INPUT RECORDS:
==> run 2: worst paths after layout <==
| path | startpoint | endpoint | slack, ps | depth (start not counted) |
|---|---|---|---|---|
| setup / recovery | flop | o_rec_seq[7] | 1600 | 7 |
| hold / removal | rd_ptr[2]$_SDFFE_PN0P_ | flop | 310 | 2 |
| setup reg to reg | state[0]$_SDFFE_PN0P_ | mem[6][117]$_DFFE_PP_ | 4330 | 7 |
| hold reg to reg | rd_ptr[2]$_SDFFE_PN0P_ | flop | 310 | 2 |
===== config.mk =====
export PLATFORM = sky130hd
export DESIGN_NAME = fu_mem_load_sched
export DESIGN_NICKNAME = d
export VERILOG_FILES = /design/src/rtl/fu_mem_load_sched.sv
export SDC_FILE = /design/constraint.sdc
export NUM_CORES = 1
export LEC_CHECK = 0
export CAP_MARGIN = 10
export CORE_MARGIN = 2
export CORE_UTILIZATION = 45
export DETAILED_ROUTE_END_ITERATION = 10
export PLACE_DENSITY = 0.67
export RECOVER_POWER = 50
export SLEW_MARGIN = 10
export SYNTH_ARGS = -nofsm -noshare
export SYNTH_HDL_FRONTEND = slang
export SYNTH_SLANG_ARGS = --single-unit

===== constraint.sdc =====
create_clock -name clk -period 5.6 [get_ports clk]
set_clock_uncertainty 0.1 [all_clocks]
set_input_delay 0.84 -clock clk [delete_from_list [all_inputs] [get_ports clk]]
set_output_delay 0.84 -clock clk [all_outputs]
set_load 0.05 [all_outputs]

WHAT THE TASK ASKS: Set out the complete listing exactly as shown.

ANSWER BOX:
==> run 2: worst paths after layout <==
| path | startpoint | endpoint | slack, ps | depth (start not counted) |
|---|---|---|---|---|
| setup / recovery | flop | o_rec_seq[7] | 1600 | 7 |
| hold / removal | rd_ptr[2]$_SDFFE_PN0P_ | flop | 310 | 2 |
| setup reg to reg | state[0]$_SDFFE_PN0P_ | mem[6][117]$_DFFE_PP_ | 4330 | 7 |
| hold reg to reg | rd_ptr[2]$_SDFFE_PN0P_ | flop | 310 | 2 |
===== config.mk =====
export PLATFORM = sky130hd
export DESIGN_NAME = fu_mem_load_sched
export DESIGN_NICKNAME = d
export VERILOG_FILES = /design/src/rtl/fu_mem_load_sched.sv
export SDC_FILE = /design/constraint.sdc
export NUM_CORES = 1
export LEC_CHECK = 0
export CAP_MARGIN = 10
export CORE_MARGIN = 2
export CORE_UTILIZATION = 45
export DETAILED_ROUTE_END_ITERATION = 10
export PLACE_DENSITY = 0.67
export RECOVER_POWER = 50
export SLEW_MARGIN = 10
export SYNTH_ARGS = -nofsm -noshare
export SYNTH_HDL_FRONTEND = slang
export SYNTH_SLANG_ARGS = --single-unit

===== constraint.sdc =====
create_clock -name clk -period 5.6 [get_ports clk]
set_clock_uncertainty 0.1 [all_clocks]
set_input_delay 0.84 -clock clk [delete_from_list [all_inputs] [get_ports clk]]
set_output_delay 0.84 -clock clk [all_outputs]
set_load 0.05 [all_outputs]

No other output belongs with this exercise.